25. Spanning Tree
ROX™ v2.2 User Guide
231
RuggedBackbone™ RX5000
25. Spanning Tree
ROX™ provides the latest in IEEE standard Spanning Tree functionality, including:
• Industry standard support of Rapid Spanning Tree (802.1D-2004), which features a compatibility
mode with legacy STP (802.1D-1998)
• Industry standard support of Multiple Spanning Trees (802.1Q-2005), which is interoperable with both
RSTP and legacy STP.
• RuggedCom RSTP feature enhancements (eRSTP™)
• Superior performance - RSTP will recognize a link failure and put an alternate port into forwarding
within milliseconds.
• RSTP may be enabled on a per-port basis.
• Ports may be configured as edge ports, which allow rapid transitioning to the forwarding state for
non-STP hosts.
• Path costs may be hard-configured or determined by port speed negotiation, in either the STP or
RSTP style.
• Full bridge and port status displays provide a rich set of tools for performance monitoring and
debugging.
Historically, a device implementing STP on its ports has been referred to as a bridge.
RuggedCom uses the terms "bridge" and "switch" synonymously.
• SNMP-manageable including newRoot and topologyChange traps.
25.1. RSTP Operation
The 802.1D Spanning Tree Protocol (STP) was developed to enable the construction of robust networks
that incorporate redundancy while pruning the active topology of the network to prevent loops.

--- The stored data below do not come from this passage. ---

This design comes from an exercise in tuning for small area on the open sky130 flow, not from production work.
At most, simulation tests tie the RTL to the original design; equivalence was not proved.
Power and IR drop assume default switching activity.

Design touchpad_packet_finger_tracker, start of the top module:
module touchpad_packet_finger_tracker (
  input  logic                               clk_i,
  input  logic                               rst_ni,
  input  logic                               s_axis_tvalid_i,
  output logic                               s_axis_tready_o,
  input  logic [tpft_pkg::IN_TDATA_W-1:0]    s_axis_tdata_i,
  output logic                               m_axis_tvalid_o,
  input  logic                               m_axis_tready_i,
  output logic [tpft_pkg::OUT_TDATA_W-1:0]   m_axis_tdata_o,
  output logic [1:0]                         m_axis_tuser_o,
  output logic                               m_axis_tlast_o,
  input  logic                               psel,
  input  logic                               penable,
  input  logic                               pwrite,
  input  logic [tpft_pkg::APB_ADDR_W-1:0]    paddr,
  input  logic [tpft_pkg::APB_DATA_W-1:0]    pwdata,
  output logic [tpft_pkg::APB_DATA_W-1:0]    prdata,
  output logic                               pready
);
Size in the first run: about 350 flip-flops, about 170 I/O pins, ~0.016 mm² of cells after synthesis.
==> module tpft_back, before the edit <==
module tpft_back (
  input  logic                             clk_i,
  input  logic                             rst_ni,
  input  logic [15:0]                      y_limit_i,
  input  logic                             cmd_valid_i,
  input  logic [tpft_pkg::CMD_W-1:0]       cmd_i,
  output logic                             cmd_pop_o,
  output logic                             m_axis_tvalid_o,
  input  logic                             m_axis_tready_i,
  output logic [tpft_pkg::OUT_TDATA_W-1:0] m_axis_tdata_o,
  output logic [1:0]                       m_axis_tuser_o,
  output logic                             m_axis_tlast_o
);
  localparam int N = tpft_pkg::FINGER_SLOTS;
  logic [N-1:0][15:0]          x_q, y_q;
  logic [N-1:0]                active_q, valid_q;
  logic                        button_q;
  logic [1:0]                  fault_q;
  logic                        busy_q;
  logic                        out_valid_q;
  logic [tpft_pkg::SLOT_W-1:0] slot_q;       
  logic [15:0]                 out_y_q;
  logic [tpft_pkg::CMD_W-1:0]  cur_q;
  logic                        load_en, step, last, pop;
  logic [tpft_pkg::SLOT_W-1:0] slot_n;
  logic [1:0]  c_kind;
  logic        c_button;
  logic [2:0]  c_sa, c_sb;
  logic [7:0]  c_p1, c_p2, c_p4, c_p5;
  logic        c_bad;
  assign {c_p5, c_p4, c_p2, c_p1, c_sb, c_sa, c_button, c_kind} = cur_q;
  assign c_bad = c_sa[2] && (c_sa[1] || c_sa[0]);
  assign load_en   = !out_valid_q || m_axis_tready_i;
  assign step      = load_en && busy_q;
  assign slot_n    = (slot_q == tpft_pkg::LAST_SLOT) ? '0 : slot_q + 1'b1;
  assign last      = (slot_q == tpft_pkg::LAST_SLOT - 1'b1);
  assign pop       = cmd_valid_i && (!busy_q || (step && last));
  assign cmd_pop_o = pop;
  logic        ma, mb, set_abs;
  logic        h_active, h_valid, h_touch;
  logic [15:0] h_x, h_y;
  logic [8:0]  dx, dy;
  logic [16:0] yi;
  assign ma      = (c_sa == slot_n);
  assign mb      = (c_sb == slot_n);
  assign set_abs = (c_kind == tpft_pkg::K_ABS) && ma && !c_sb[0];
  always_comb begin
    dx = '0;
    dy = '0;
    if (c_kind == tpft_pkg::K_REL) begin
      dx = (ma ? {c_p1[7], c_p1} : 9'd0) + (mb ? {c_p4[7], c_p4} : 9'd0);
      dy = (ma ? {c_p2[7], c_p2} : 9'd0) + (mb ? {c_p5[7], c_p5} : 9'd0);
    end
  end
  always_comb begin
    h_active = active_q[0];
    h_valid  = valid_q[0];
    case (c_kind)
      tpft_pkg::K_TOUCH: begin
        h_active = c_p1[slot_n];
        h_valid  = valid_q[0] && c_p1[slot_n];
      end
      tpft_pkg::K_ABS: if (ma) h_valid = !c_sb[0];
      default: ;
    endcase
  end
  assign h_x     = set_abs ? {4'd0, c_p1[3:0], c_p2} : x_q[0] + {{7{dx[8]}}, dx};
  assign h_y     = set_abs ? {c_p5, c_p4}            : y_q[0] + {{7{dy[8]}}, dy};
  assign h_touch = h_active && h_valid;
  assign yi      = {1'b0, y_limit_i} - {1'b0, h_y};
  always_ff @(posedge clk_i or negedge rst_ni) begin
    if (!rst_ni) begin
      active_q    <= '0;
      valid_q     <= '0;
      button_q    <= 1'b0;
      busy_q      <= 1'b0;
      out_valid_q <= 1'b0;
      slot_q      <= tpft_pkg::LAST_SLOT;
    end else begin
      if (load_en) begin
        out_valid_q <= busy_q;
      end
      if (step) begin
        active_q <= {h_active, active_q[N-1:1]};
        valid_q  <= {h_valid, valid_q[N-1:1]};
        slot_q   <= slot_n;
        if (last) begin
          busy_q <= 1'b0;
        end
        if (slot_n == '0 && c_kind != tpft_pkg::K_NONE &&
            !(c_kind == tpft_pkg::K_ABS && c_bad)) begin
          button_q <= c_button;
        end
      end
      if (pop) begin
        busy_q <= 1'b1;
      end
    end
  end
  always_ff @(posedge clk_i) begin
    if (pop) begin
      cur_q <= cmd_i;
    end
    if (step) begin
      x_q     <= {h_x, x_q[N-1:1]};
      y_q     <= {h_y, y_q[N-1:1]};
      out_y_q <= (h_touch && !yi[16]) ? yi[15:0] : 16'd0;
      if (slot_n == '0) begin
        fault_q <= (c_kind == tpft_pkg::K_NONE) ? 2'd1 : (c_kind[1] && c_bad) ? 2'd2 : 2'd0;
      end
    end
  end
  logic tail_touch;
  assign tail_touch = active_q[N-1] && valid_q[N-1];
  assign m_axis_tvalid_o = out_valid_q;
  assign m_axis_tdata_o  = {3'd0, button_q, out_y_q,
                            tail_touch ? x_q[N-1] : 16'd0, tail_touch, slot_q};
  assign m_axis_tuser_o  = fault_q;
  assign m_axis_tlast_o  = (slot_q == tpft_pkg::LAST_SLOT);
endmodule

While
STP is effective, it requires that frame transfer halt after a link outage until all bridges in the network are
guaranteed to be aware of the new topology. Using the values recommended by 802.1D, this period
lasts 30 seconds.
The Rapid Spanning Tree Protocol (RSTP, IEEE 802.1w) was a further evolution of the 802.1D
Spanning Tree Protocol. It replaced the settling period with an active handshake between bridges that
guarantees the rapid propagation of topology information throughout the network. RSTP also offers a
number of other significant innovations, including:
• Topology changes in RSTP can originate from and be acted upon by any designated bridges, leading
to more rapid propagation of address information, unlike topology changes in STP, which must be
passed to the root bridge before they can be propagated to the network.
• RSTP explicitly recognizes two blocking roles - Alternate and Backup Port - which are included in
computations of when to learn and forward. STP, however, recognizes only one state - Blocking -
for ports that should not forward.
• RSTP bridges generate their own configuration messages, even if they fail to receive any from the root
bridge. This leads to quicker failure detection. STP, by contrast, must relay configuration messages
received on the root port out its designated ports. If an STP bridge fails to receive a message from
its neighbor, it cannot be sure where along the path to the root a failure occurred.
• RSTP offers edge port recognition, allowing ports at the edge of the network to forward frames
immediately after activation, while at the same time protecting them against loops.
While providing much better performance than STP, IEEE 802.1w RSTP still required up to several
seconds to restore network connectivity when a topology change occurred.